では、ネットワークの場合はどうなのだろうか。「これからはサポートしなくてはならないデバイスの数は増えていくだろうし、アプリケーションも早く導入できなければ競争力が保てない。音声、ビデオなど数多くのアプリケーションが登場してくるが、これらを管理しなくてはならなくなる」と述べたスティット氏は、これからのネットワークに関しても、イノベーションは重要なファクターであると主張する。

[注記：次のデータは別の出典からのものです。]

<file path="config.mk">
export PLATFORM = sky130hd
export DESIGN_NAME = regfile_writeback_flat
export DESIGN_NICKNAME = d
export VERILOG_FILES = /design/src/rtl/regfile_writeback_if.sv /design/src/rtl/regfile_writeback.sv /design/src/flat_wrapper.sv
export SDC_FILE = /design/constraint.sdc
export NUM_CORES = 1
export LEC_CHECK = 0
export ABC_AREA = 1
export BUFFER_PORTS_ARGS = -buffer_cell sky130_fd_sc_hd__buf_4
export CORE_MARGIN = 5
export CORE_UTILIZATION = 45
export CTS_CLUSTER_DIAMETER = 120
export CTS_CLUSTER_SIZE = 10
export DETAILED_ROUTE_END_ITERATION = 6
export GPL_TIMING_DRIVEN = 0
export HOLD_SLACK_MARGIN = 0.1
export PLACE_DENSITY = 0.67
export SYNTH_ARGS = -nofsm -noshare
export SYNTH_HDL_FRONTEND = slang
export SYNTH_SLANG_ARGS = --single-unit
</file>
<file path="constraint.sdc">
create_clock -name clk -period 2.6 [get_ports clk]
set_input_delay 0.39 -clock clk [delete_from_list [all_inputs] [get_ports clk]]
set_output_delay 0.39 -clock clk [all_outputs]
set_load 0.01 [all_outputs]
</file>
### src/rtl/mips_led_ctrl_if.sv
// CPU data-bus port of the LED controller: write strobe, register select,
// write data and combinational read data.
interface mips_led_ctrl_if;
  // Single-cycle bus, no valid/ready: a write is taken on every rising edge
  // where we=1; rdata always reflects addr combinationally, with no wait states.
  logic        we;
  logic [1:0]  addr;
  logic [31:0] wdata;
  logic [31:0] rdata;

  modport master (output we, addr, wdata, input rdata);
  modport slave  (input we, addr, wdata, output rdata);
endinterface
$ cat config.mk
export PLATFORM = sky130hd
export DESIGN_NAME = pe_wrapper_mc_flat
export DESIGN_NICKNAME = d
export VERILOG_FILES = /design/src/rtl/pe_wrapper_mc_if.sv /design/src/rtl/pe_wrapper_mc.sv /design/src/flat_wrapper.sv
export SDC_FILE = /design/constraint.sdc
export NUM_CORES = 1
export LEC_CHECK = 0
export CORE_MARGIN = 2
export CORE_UTILIZATION = 48
export CTS_CLUSTER_SIZE = 24
export DETAILED_ROUTE_END_ITERATION = 7
export GPL_TIMING_DRIVEN = 0
export PLACE_DENSITY = 0.84
export SYNTH_ARGS = -nofsm -noshare
export SYNTH_HDL_FRONTEND = slang
export SYNTH_HIERARCHICAL = 1
export SYNTH_SLANG_ARGS = --single-unit
$ cat constraint.sdc
create_clock -name clk -period 3.4 [get_ports clk]
set_input_delay 1.02 -clock clk [delete_from_list [all_inputs] [get_ports clk]]
set_output_delay 1.02 -clock clk [all_outputs]
set_load 0.02 [all_outputs]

■ レイヤ3スイッチでEthernetの“イノベーション”を提供
もちろん、過去にもイノベーションはあった。スティット氏は、Extreme Networksこそがそれを提供し続けてきたベンダであるとした上で、その例として「1995年当時、一般的にはATMが統合ネットワークとなり得るものと考えられており、当時のEthernetは部門内のLANテクノロジーとしてとらえられているに過ぎなかった。しかし当社では従来の考え方を超え、音声、ビデオ、データを統合できる唯一のものはEthernetであると考え、その製品を提供してきたのだ。今ではそのEthernetが標準になり、ATMはレガシーになった」と語り、同社の方向性の正しさを語った。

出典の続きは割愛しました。